4.8. Fault tolerance and High Availability

4.8.1. Timeouts
4.8.2. Options

Shardman provides fault tolerance out-of-the box. The shardmand daemon monitors the cluster configuration and manages stolon clusters, which are used to guarantee high availability of all shards and fault tolerance. The common Shardman configuration (shardmand, stolon clusters) stored into etcd cluster.

To ensure fault tolerance for each stolon cluster, you must set the Repfactor > 0 in cross replication mode (PlacementPolicy=cross) or add at least one replica in manual topology mode (PlacementPolicy=manual).

Stolon sentinels have the responsibility of observing the keepers and carrying out elections to choose one of the keepers as the master. Sentinels hold elections when the cluster starts and every time the current master keeper goes down.

One of the keepers is elected as the master. All write operations take place at the master and the other instances are used for follower instances.

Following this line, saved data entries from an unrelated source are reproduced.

<file path="config.mk">
export PLATFORM = sky130hd
export DESIGN_NAME = ahbMasterPort
export DESIGN_NICKNAME = d
export VERILOG_FILES = /design/src/rtl/ahbMatrixPkg.sv /design/src/rtl/ahbMasterPort.sv
export SDC_FILE = /design/constraint.sdc
export NUM_CORES = 1
export LEC_CHECK = 0
export ABC_CLOCK_PERIOD_IN_PS = 3200
export BUFFER_PORTS_ARGS = -buffer_cell sky130_fd_sc_hd__clkbuf_2
export CAP_MARGIN = 20
export CORE_AREA = 2 2 100 102
export CTS_CLUSTER_DIAMETER = 50
export DETAILED_ROUTE_END_ITERATION = 6
export DIE_AREA = 0 0 102 104
export GPL_ROUTABILITY_DRIVEN = 0
export PLACE_DENSITY = 0.66
export SETUP_SLACK_MARGIN = 0.5
export SLEW_MARGIN = 10
export SYNTH_ARGS = -nofsm -noshare
export SYNTH_HDL_FRONTEND = slang
export SYNTH_SLANG_ARGS = --single-unit
</file>
<file path="constraint.sdc">
create_clock -name HCLK -period 3.2 [get_ports HCLK]
set_input_delay 0.32 -clock HCLK [delete_from_list [all_inputs] [get_ports HCLK]]
set_output_delay 0.32 -clock HCLK [all_outputs]
set_load 0.01 [all_outputs]
</file>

In case of automatic failover, stolon will take care of changing slave to master and failed master to standby automatically. Only one additional thing you need is etcd to store the master/slave instant information by stolon.

If necessary, you can switch to the new master manually by calling the shardmanctl shard switch command.

Аutomatic failover is built on the use of timeouts, which can be overridden in sdmspec.json as in the example:

                {
                  "ClusterSpec":{
                    "StolonSpec":{
                      "failInterval": "20s",
                      "sleepInterval": "5s",
                      "convergenceTimeout": "30s",
                      "deadKeeperRemovalInterval": "48h",
                      "requestTimeout": "10s",
                      ...
                    },
                    ...
                  },
                ...
                }
            

4.8.1. Timeouts

convergenceTimeout

Interval to wait for a db to be converged to the required state when no long operation are expected (default 30s).

deadKeeperRemovalInterval

Interval after which a dead keeper will be removed from the cluster data (default 48h).

failInterval

Interval after the first fail to declare a keeper or a db as not healthy (default 20s).

requestTimeout

Time after which any request (keepers checks from sentinel etc...) will fail (default 10s).

sleepInterval

Interval to wait before next check (default 5s).

4.8.2. Options

You could specify some high availability options to specify cluster behavior in fault state.

masterDemotionEnabled

Enable master demotion in case the replica group master has lost connectivity with etcd-cluster. Master attempts to connect to each of its standby nodes to determine if any of them have become the master. If it discovers another master, it shuts down its own DBMS instance until connectivity with etcd is restored to prevent inconsistent write and stale reads. If the master fails to connect to one of its standby nodes for a time longer than masterDemotionTimeout value, DBMS instance shutdown occurs.

Default: false.

masterDemotionTimeout

Configure timeout during which the master will attemts to connect to its standbys in cases connectivity loss with etcd (default 30s).

minSyncMonitorEnabled

Enable monitor for MinSynchronousStandbys value for the every replica group. If node lose connection with the cluster (all keepers are unhealthy: keeper doesn't update his state longer than minSyncMonitorUnhealthyTimeout), monitor decrease MinSynchronousStandbys value for every replica group related to the disconnected node to the max available value. It allows to prevent read-only condition caused by the fake replica. The maximum available value is always less or equal than the value specified in the cluster configuration. If all keepers related to the disconnected node become healthy, monitor change replica group MinSynchronousStandbys value to the value specified in the cluster configuration.

Default: false.

minSyncMonitorUnhealthyTimeout

Time duration after which the node (and all keepers related to this node) will be considered in the unhealthy condition. Works only if parameter minSyncMonitorEnabled set to true (default 30s).